We moved on to wedding stuff. She said she felt a low-level conflict between me and my mother that happening recently or was currently happening. Which, fine, she could tell by the rock on my left hand that I was getting married and who doesn’t have some sort of low-level conflict with their mother during wedding planning?

And then she said - I shit you not - “the brown is a good idea, you will be happy with it, and your mother has accepted your decision. In fact, she respects you for standing your ground because, in a way, it reminds her of herself.”

My friend looked at me with wide eyes because just recently I had told her about the fight I had with my mother about brown being a “FREAKING FINE COLOR FOR SUMMER, MOM” and how I hated that this disagreement between us was bothering me so much.

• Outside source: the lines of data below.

$ cat src/rtl/render_pkg.sv
// Shared types for the wireframe renderer: fixed-point format, pixel coordinate,
// vertex layout and the sequencing FSM encoding.
package render_pkg;

  localparam int FXP_INT  = 8;
  localparam int FXP_FRAC = 8;
  localparam int PIX_W    = 10;

  typedef logic signed [PIX_W-1:0] pix_t;
  typedef logic [1:0][FXP_INT+FXP_FRAC-1:0] vertex_t;

  typedef enum logic [1:0] {
    S_IDLE,
    S_SETUP,
    S_STEP,
    S_DONE
  } state_t;

  // Round half up: integer part plus the first fractional bit.
  function automatic pix_t to_pix(input logic [FXP_INT+FXP_FRAC-1:0] c);
    logic signed [FXP_INT-1:0] ip;
    ip = c[FXP_INT+FXP_FRAC-1:FXP_FRAC];
    return pix_t'(ip) + pix_t'({1'b0, c[FXP_FRAC-1]});
  endfunction

endpackage

$ cat src/rtl/line_stepper.sv
// One Bresenham edge, endpoints inclusive: load latches the endpoints, each
// advance moves to the next pixel until last is reached.
module line_stepper
  import render_pkg::*;
(
  input  logic clk,
  input  logic rst,
  input  logic load,
  input  logic advance,
  input  pix_t x0,
  input  pix_t y0,
  input  pix_t x1,
  input  pix_t y1,
  output pix_t x,
  output pix_t y,
  output logic last
);

  localparam int EW = PIX_W + 3;
  typedef logic signed [EW-1:0] err_t;

  err_t ddx, ddy, adx, ady;
  err_t dx, dy, err, e2, err_nx;
  pix_t x_end, y_end, x_nx, y_nx;
  logic sx_neg, sy_neg;

  assign ddx  = err_t'(x1) - err_t'(x0);
  assign ddy  = err_t'(y1) - err_t'(y0);
  assign adx  = ddx[EW-1] ? -ddx : ddx;
  assign ady  = ddy[EW-1] ? -ddy : ddy;
  assign last = (x == x_end) && (y == y_end);

  // dy is held negated so both axis decisions compare against e2 directly.
  always_comb begin
    e2     = err <<< 1;
    err_nx = err;
    x_nx   = x;
    y_nx   = y;
    if (e2 >= dy) begin
      err_nx = err_nx + dy;
      x_nx   = sx_neg ? x - pix_t'(1) : x + pix_t'(1);
    end
    if (e2 <= dx) begin
      err_nx = err_nx + dx;
      y_nx   = sy_neg ? y - pix_t'(1) : y + pix_t'(1);
    end
  end

  always_ff @(posedge clk or posedge rst) begin
    if (rst) begin
      x      <= '0;
      y      <= '0;
      x_end  <= '0;
      y_end  <= '0;
      dx     <= '0;
      dy     <= '0;
      err    <= '0;
      sx_neg <= 1'b0;
      sy_neg <= 1'b0;
    end else if (load) begin
      x      <= x0;
      y      <= y0;
      x_end  <= x1;
      y_end  <= y1;
      dx     <= adx;
      dy     <= -ady;
      err    <= adx - ady;
      sx_neg <= ddx[EW-1];
      sy_neg <= ddy[EW-1];
    end else if (advance && !last) begin
      x   <= x_nx;
      y   <= y_nx;
      err <= err_nx;
    end
  end

endmodule

$ cat src/rtl/triangle_wireframe.sv
// Draws the three edges of a triangle into a ready/valid pixel stream, skipping
// off-screen pixels in a single cycle each.
module triangle_wireframe
  import render_pkg::*;
#(
  parameter int SCR_W   = 128,
  parameter int SCR_H   = 128,
  parameter int COLOR_W = 8
) (
  input  logic               clk,
  input  logic               rst,
  input  logic               start,
  input  vertex_t            v1,
  input  vertex_t            v2,
  input  vertex_t            v3,
  input  logic [COLOR_W-1:0] color,
  input  logic               fb_ready,
  output logic               fb_we,
  output logic [PIX_W-1:0]   fb_x,
  output logic [PIX_W-1:0]   fb_y,
  output logic [COLOR_W-1:0] fb_color,
  output logic               busy,
  output logic               done
);

  localparam int XW = PIX_W + 1;
  localparam logic signed [XW-1:0] X_LIM = XW'(SCR_W);
  localparam logic signed [XW-1:0] Y_LIM = XW'(SCR_H);

  state_t             state, state_nx;
  vertex_t            v1_q, v2_q, v3_q, va, vb;
  logic [COLOR_W-1:0] color_q;
  logic [1:0]         edge_idx;
  logic               accept, load, adv, edge_inc, on_screen, last;
  pix_t               cur_x, cur_y;

  always_comb begin
    va = v1_q;
    vb = v2_q;
    case (edge_idx)
      2'd1:    begin va = v2_q; vb = v3_q; end
      2'd2:    begin va = v3_q; vb = v1_q; end
      default: ;
    endcase
  end

  line_stepper u_step (
    .clk     (clk),
    .rst     (rst),
    .load    (load),
    .advance (adv),
    .x0      (to_pix(va[0])),
    .y0      (to_pix(va[1])),
    .x1      (to_pix(vb[0])),
    .y1      (to_pix(vb[1])),
    .x       (cur_x),
    .y       (cur_y),
    .last    (last)
  );

  assign on_screen = !cur_x[PIX_W-1] && !cur_y[PIX_W-1] &&
                     (XW'(cur_x) < X_LIM) && (XW'(cur_y) < Y_LIM);

  always_comb begin
    state_nx = state;
    accept   = 1'b0;
    load     = 1'b0;
    adv      = 1'b0;
    edge_inc = 1'b0;
    fb_we    = 1'b0;
    busy     = 1'b0;
    done     = 1'b0;
    case (state)
      S_IDLE: begin
        if (start) begin
          accept   = 1'b1;
          state_nx = S_SETUP;
        end
      end
      S_SETUP: begin
        busy     = 1'b1;
        load     = 1'b1;
        state_nx = S_STEP;
      end
      S_STEP: begin
        busy  = 1'b1;
        fb_we = on_screen;
        adv   = on_screen ? fb_ready : 1'b1;
        if (adv && last) begin
          if (edge_idx == 2'd2) begin
            state_nx = S_DONE;
          end else begin
            edge_inc = 1'b1;
            state_nx = S_SETUP;
          end
        end
      end
      S_DONE: begin
        done     = 1'b1;
        state_nx = S_IDLE;
      end
      default: state_nx = S_IDLE;
    endcase
  end

  always_ff @(posedge clk or posedge rst) begin
    if (rst) begin
      state    <= S_IDLE;
      v1_q     <= '0;
      v2_q     <= '0;
      v3_q     <= '0;
      color_q  <= '0;
      edge_idx <= '0;
    end else begin
      state <= state_nx;
      if (accept) begin
        v1_q     <= v1;
        v2_q     <= v2;
        v3_q     <= v3;
        color_q  <= color;
        edge_idx <= '0;
      end else if (edge_inc) begin
        edge_idx <= edge_idx + 2'd1;
      end
    end
  end

  assign fb_x     = cur_x;
  assign fb_y     = cur_y;
  assign fb_color = color_q;

endmodule

$ cat config.mk
export PLATFORM = sky130hd
export DESIGN_NAME = triangle_wireframe
export DESIGN_NICKNAME = d
export VERILOG_FILES = /design/src/rtl/render_pkg.sv /design/src/rtl/line_stepper.sv /design/src/rtl/triangle_wireframe.sv
export SDC_FILE = /design/constraint.sdc
export NUM_CORES = 1
export LEC_CHECK = 0
export CORE_MARGIN = 2
export CORE_UTILIZATION = 40
export DETAILED_ROUTE_END_ITERATION = 10
export GPL_TIMING_DRIVEN = 0
export PLACE_DENSITY = 0.68
export SLEW_MARGIN = 10
export SYNTH_ARGS = -nofsm -noshare
export SYNTH_HDL_FRONTEND = slang
export SYNTH_HIERARCHICAL = 1
export SYNTH_SLANG_ARGS = --single-unit
$ cat constraint.sdc
create_clock -name clk -period 6.45 [get_ports clk]
set_input_delay 1.29 -clock clk [delete_from_list [all_inputs] [get_ports clk]]
set_output_delay 1.29 -clock clk [all_outputs]
set_load 0.01 [all_outputs]
Word-level counts from Yosys, hierarchy flattened
Cells that the tools add are included.
{ "word_totals": {"ff_bits": 187, "in_bits": 108, "word_cells": 99, "output_inout_bits": 31} }
{ "op_classes": {"reduce_logical": 18, "mux": 33, "add_sub_neg": 17, "eq_ne": 9, "n_lt_le_gt_ge": 4} }
{ "ops": {"columns": ["cell", "n"], "rows": [
  ["$pmux 32 s2", 2],
  ["$mux 10", 8],
  ["$mux 13", 6],
  ["$neg 13->13", 3],
  ["$add 8x2->9", 4],
  ["$add 13x13->13", 2],
  ["$add 10x2->10 const B", 2],
  ["$eq 10x9->1", 2],
  ["$lt 10x9->1 const B", 2],
  ["$sub 10x2->10 const B", 2],
  ["$sub 9x9->10", 2],
  ["$ge 13x13->1", 1],
  ["$le 13x13->1", 1],
  ["$sub 13x13->13", 1],
  ["$mux 1", 11],
  ["$mux 2", 5],
  ["$pmux 2 s4", 1],
  ["$reduce_bool 2->1", 4],
  ["$eq 2x2->1 const B", 3],
  ["$logic_and 1x1->1", 6],
  ["$reduce_and 2->1", 3],
  ["$eq 2x1->1 const B", 2],
  ["$ne 2x2->1 const B", 2],
  ["$logic_not 1->1", 3],
  ["3 further kinds", 3]
]} }

Logic depth before layout (Yosys ltp)
{ "depth": {"ltp_word": 10, "ltp_mapped": 34, "depth_no_buf": 28} }

Modules after synthesis
The synthesis kept the hierarchy.
{ "by_module_without_submodules": {"columns": ["mod", "instances", "cells_each", "area_per_inst_um2"], "rows": [
  ["line_stepper", 1, 978, 8189.1],
  ["triangle_wireframe", 1, 360, 4083.9]
]} }

Worst setup path after synthesis
OpenSTA, ideal clock, no wires.
{ "synth_path": {"kind": "reg-to-reg", "startpoint": "register edge_idx[0]", "endpoint": "register u_step.err[10]", "n_path_buf": 5, "path_stages_with_launch": 32, "setup_ns": 0.124, "required_ns": 6.326, "period_less_slack_ns": 5.850, "setup_slack_ns": 0.600, "arrival_time_ns": 5.726, "cell_sequence": "dfrtp_1 inv_1 ha_1 buf_4 buf_4 buf_2 buf_2 nand2_1 o21ai_0 ha_1 nor3b_1 nand2b_1 xnor2_1 inv_1 ha_1 nor2_1 a211oi_2 o221ai_1 a21oi_1 clkbuf_1 mux2i_1 fa_1 inv_1 a21o_1 a21oi_1 o21bai_1 a21o_1 a21oi_1 maj3_2 nor3b_1 a32o_1 a211o_1"} }
{ "synth_via": {"elab_chain_cells": 8, "word_cells_on_any_way": 16, "cone_classes": "9 x add/sub; 2 x eq/ne; 5 x mux"} }
{ "synth_lines": {"columns": ["item", "line", "source"], "rows": [
  ["start: declaration", "triangle_wireframe.sv:33", "logic [1:0] edge_idx;"],
  ["start signal: assignment", "triangle_wireframe.sv:123", "edge_idx <= edge_idx + 2'd1;"],
  ["$eq 2x2->1 or $eq 2x1->1 (tied branches)", "triangle_wireframe.sv:40", "case (edge_idx)"],
  ["$pmux 32 s2", "triangle_wireframe.sv:40", null],
  ["$add 8x2->9", "render_pkg.sv:23", "return pix_t'(ip) + pix_t'({1'b0, c[FXP_FRAC-1]});"],
  ["$sub 9x9->10, on equally long branches", "line_stepper.sv:27, line_stepper.sv:28", null],
  ["$neg 13->13, on equally long branches", "line_stepper.sv:29, line_stepper.sv:30", null],
  ["$mux 13, on equally long branches", "line_stepper.sv:29, line_stepper.sv:30", null],
  ["$sub 13x13->13 *", "line_stepper.sv:67", "err <= adx - ady;"],
  ["$mux 13 *", "line_stepper.sv:60", "end else if (load) begin"],
  ["end signal: assignment", "line_stepper.sv:67", null],
  ["end signal: assignment", "line_stepper.sv:73", "err <= err_nx;"],
  ["end: declaration", "line_stepper.sv:23", "err_t dx, dy, err, e2, err_nx;"]
]} }
Every way passes the cells marked *; elsewhere a longest branch is shown, timed or not.
A chain may end at the register's enable or synchronous reset.

Worst setup path in the final report
Same ends and word-level chain as after synthesis.

==> impl_results.md <==
* Outcome: completed
* Slowest Stage Delay on Critical Path at 0.46 ns
* N_diodes at 0
* Final Instance Area at 0.01452 mm2
* CTS root buffer: clkbuf_16
* PD cells at 138.2 mW/mm2
* CP Class: register to register
* Final nets at 1678
* Multi-input logic area at 0.008074 mm2
* Mapped Avg Cell Area at 9.173 um2
* Reg2Reg Depth at 29
* HP Start: u_step/dx[12]
* Detailed-route DRC error count at 0
* 1st-iter DRT viols at 647
* Die ar. at 0.03210 mm2
* Max-slew headroom at 35.73%
* CTS buffer count at 17
* EDFF count, synth at 0
* Slew Limit Fails at 0
* Clock skew at between 0.01 and 0.015 ns
* Tightest Pin Transition at 0.9577 ns
* Reg2Reg Setup Slack at roughly 0.21 ns
* Leak at ~0.0064 uW
* DR pass1 iterations at 5
* Final setup viols at 0
* Seq cells post-synth at 146
* Post-synthesis sequential area ratio at 29.77%
* CTS tree: done
* Worst skew pair latency at about 0.43 ns
* Synth Instances at 1338
* Placed inst area at 0.01379 mm2
* Global-route wire length before repair at between 50000 and 60000 um
* Crit. Startpoint: edge_idx[0]
* Clock transition at path regs at 0.07 ns
* FP Rows at 64
* Synthesis-to-finish area growth at 18.28%
* H-tree depth at 4
* Worst flop-to-flop path startpoint: edge_idx[0]
* ANT nets after route at 0
* HPWL Detailed at 26460 um
* Worst min path class: register to register
* DR WL/cell at 17.85 um
* Clock Tree Buf Depth at 2
* YS warnings at 6
* Crit-path max FO at 10
* Die Height at roughly 180 um
* Largest net degree at the start of global routing at 66
* Total Wirelength at 33250 um
* Arrival time worst endpoint at 6.54 ns
* Total gr overflow at 0
* Top_reg_cell synth: dfrtp_1
* Die W at between 150 and 200 um
* Vias per cell at 5.568
* Peak Freq at roughly 0.16 GHz
* Cell area after synthesis at around 0.012 mm2
* Crit path max-delay cell type: fa_1
* Period utilisation layout at a little over nine tenths
* Tmin final at approximately 6.2 ns
* Worst EP required at 6.75 ns
* Mapped Nets at 1562
* PnR Total Power at 2006 uW
* Core area at between 0.03 and 0.04 mm2
* Worst IR Drop VDD at 0.1894 mV
* Sequential cell area at 0.003654 mm2
* Final GP Congestion at roughly 0.90
* Critical path launch point type: register
* Critical R2R Capture: u_step/err[10]
* Last element of the critical path: u_step/err[10]
* Initial antenna violation count at 0
* Post-cts hold buffer count at 0
* Vias in the first global route at 10280
* Filler cells at 2892
* Max-cap violation count at 0
* Routed vias at 10370
* Setup crit end kind: register
* TritonCTS sink count at 146
* I/O Buffers at 96
* Final hold vios at 0
* I/O pins at 139
* Asr flop ratio synth at 100.0%
* Share of cells above drive strength 1 at 15.54%
* Initial core utilization at 40.33%
* Gr usage total at 21.12%
* Distinct cells, synth at 95
==> layer usage <==
metal  wire (um)  up-vias  share of wire (%)  global-route usage, %
li1            -     5045                  -                      -
met1       14540     4990                 44                  26.46
met2       16420      300                 49                  37.34
met3        1737       38                5.2                  3.605
met4         561        0                1.7                  5.780
met5           0        -                  0                      0
==> flip-flops by register name, summed over array words and instances, names as in the netlist, 2 cells and up <==
register      flops
u_step/dy        13
v3_q             18
u_step/err       12
fb_color          8
edge_idx          2
u_step/dx        13
state             2
v1_q             18
v2_q             18
u_step/y         10
u_step/x_end     10
u_step/x         10
u_step/y_end     10
==> kinds of logic (layout without fill, tap and decap cells) <==
group	Yosys count	in the layout	synth area share (%)
and+or+nand+nor	363	363	15.54
muxes	101	101	9.165
buffers and inverters	154	283	5.413
AOI/OAI and AO/OA	336	336	18.68
xor gates and xnor gates	121	121	9.094
DFF	146	146	29.77
adders and majority gates	117	117	12.35
==> metrics by stage <==
stage / utilization (%) / setup WS [ns] / hold slack, ns / setup TNS (ns) / instances
floorplan: - / 0.5996 / 0.4488 / 0 / 1338
finish: 47.71 / 0.2074 / 0.5023 / 0 / 1863
CTS: 47.51 / 0.05855 / 0.5148 / 0 / 1865
global route: 47.71 / -0.03666 / 0.5255 / -0.06084 / 1863
global placement: 45.12 / -0.4427 / 0.4801 / -1.467 / 1830
detailed placement: 45.32 / -0.5298 / 0.4978 / -1.923 / 1832
==> worst max-delay path, delay by kind of cell (launching register included) <==
family / cells / cell delay [ns]
buf+inv: 6 / 0.92
xor+xnor: 1 / 0.26
compound gates: 12 / 1.95
flops: 1 / 0.39
simple gates: 4 / 0.82
fa+ha+maj: 6 / 1.75
==> area by class of cell <==
| class | count | share of cell area, % |
|---|---|---|
| multi-input cells | 1038 | 55.62 |
| flip-flops and latches | 146 | 25.17 |
| repair buffers | 102 | 7.206 |
| well taps | 396 | 3.413 |
| clock buffers | 18 | 2.956 |
| inverters | 101 | 2.646 |
| plain buffers | 48 | 1.836 |
| clock inverters | 14 | 1.155 |
==> cell usage in the layout (no fill, tap or decap), types with 13 or more instances in the layout <==
master and count:
dfrtp_1 146, ha_1 104, inv_1 97, clkdlybuf4s50_1 96, mux2_2 91, nand2_1 87
nor2_1 85, o21ai_0 85, a21oi_1 77, xnor2_1 76, nor2b_1 39, xor2_1 38
nand3_1 25, clkbuf_1 25, nor3_1 23, a21o_1 17, clkbuf_16 17, a221oi_1 16
a211oi_1 16, a22oi_1 15, nand2b_1 14, nor4_1 13
==> synthesized netlist by cell type, types with 4 or more instances <==
cell type	instances	area, um2
mux2i_1	10	100.1
nand3_1	25	125.1
o21ai_1	9	45.04
a2111o_1	4	45.04
or2_2	8	50.05
ha_1	109	1364
nand2_1	87	326.6
nand4_1	12	75.07
inv_1	99	371.6
buf_4	7	52.55
o21a_1	7	52.55
o22ai_1	6	37.54
or3_1	8	50.05
fa_1	7	140.1
clkbuf_1	27	101.4
o21ai_0	89	445.4
dfrtp_1	146	3654
buf_2	12	60.06
nor3_1	23	115.1
o211ai_1	7	52.55
nor3b_1	5	37.54
a221oi_2	9	135.1
mux2_2	91	1025
nor2b_1	39	244.0
and3_1	10	62.56
xnor2_1	76	665.6
nand2b_1	14	87.58
nor2_1	85	319.1
nor4_1	13	81.33
a22oi_1	15	112.6
a221oi_1	16	140.1
a31oi_1	11	68.82
buf_6	6	67.56
xor2_1	39	341.6
a21o_1	17	127.6
a21oi_1	82	410.4
a211oi_1	16	120.1
==> report_power, final <==
group / leakage (uW) / internal [uW] / switching (uW)
Sequential: 0.00193 / 915 / 0
Clock: 0.000286 / 584 / 444
Combinational: 0.00416 / 38.2 / 24.9
Total: 0.00637 / 1540 / 468
==> repair_timing <==
action	CTS	global route
gates resized for setup	15	19
setup endpoints to repair	6	5
pin swaps	1	3
buffers inserted	2	2
endpoints found under the hold margin	0	0
gates cloned	0	0
==> how the worst min path moves through the flow <==
stage	end	slack [ns]	cells past startpoint
final	u_step/dx[12]	0.50	2
after global routing	fb_color[7]	0.53	1
after CTS	u_step/dx[12]	0.51	2
after detailed placement	fb_color[6]	0.50	1
after global placement	u_step/dx[12]	0.48	2
after floorplan	u_step/dx[12]	0.45	2
Note: power is estimated with default switching activity, not from simulation.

Also, she’s right about my mom. My mom is a Leo and she is stubborn and strong-willed and never quite understands why I can never make decisions or why I let the opinions of others influence me. She always says I am my father’s daughter but, in standing my ground against quite a few people telling me they weren’t crazy about my choice, I think she was ultimately happy to see that a piece of her made it into my DNA.

The psychic wrapped up the reading by grabbing my hand and telling me to take care of myself. “I mean it.” She said she kept hearing fast clicking noises and that the pace of my life is gaining momentum and that I need to take care of myself before I can take care of others, otherwise I’m headed for an emotional breakdown (me? Perfectly stable and in control of her emotions me? Naw. Couldn’t be.)

“Kind of like when, on an airplane, they tell adults to put the oxygen masks on themselves first before assisting the children.”

And then, because she went and brought up an AIRPLANE and how could I not, I mean, I’m going to both Vegas and Miami in the span of three weeks in May…I asked her if I was going to die in a plane crash.

Most of you will be happy to hear that the answer is no. That is not how I am going out.

I think I am a bit too willing to believe in this stuff and I know that when I tell M about it he’s going to be all “those people are all sheisters, it’s essentially one big magic trick.”

To which I will reply something along the lines of “I am the yin to your yang, darling. Our energies balance each other, thus making us a perfect match” or something else that will further piss him off. Because he’s cute when he’s annoyed.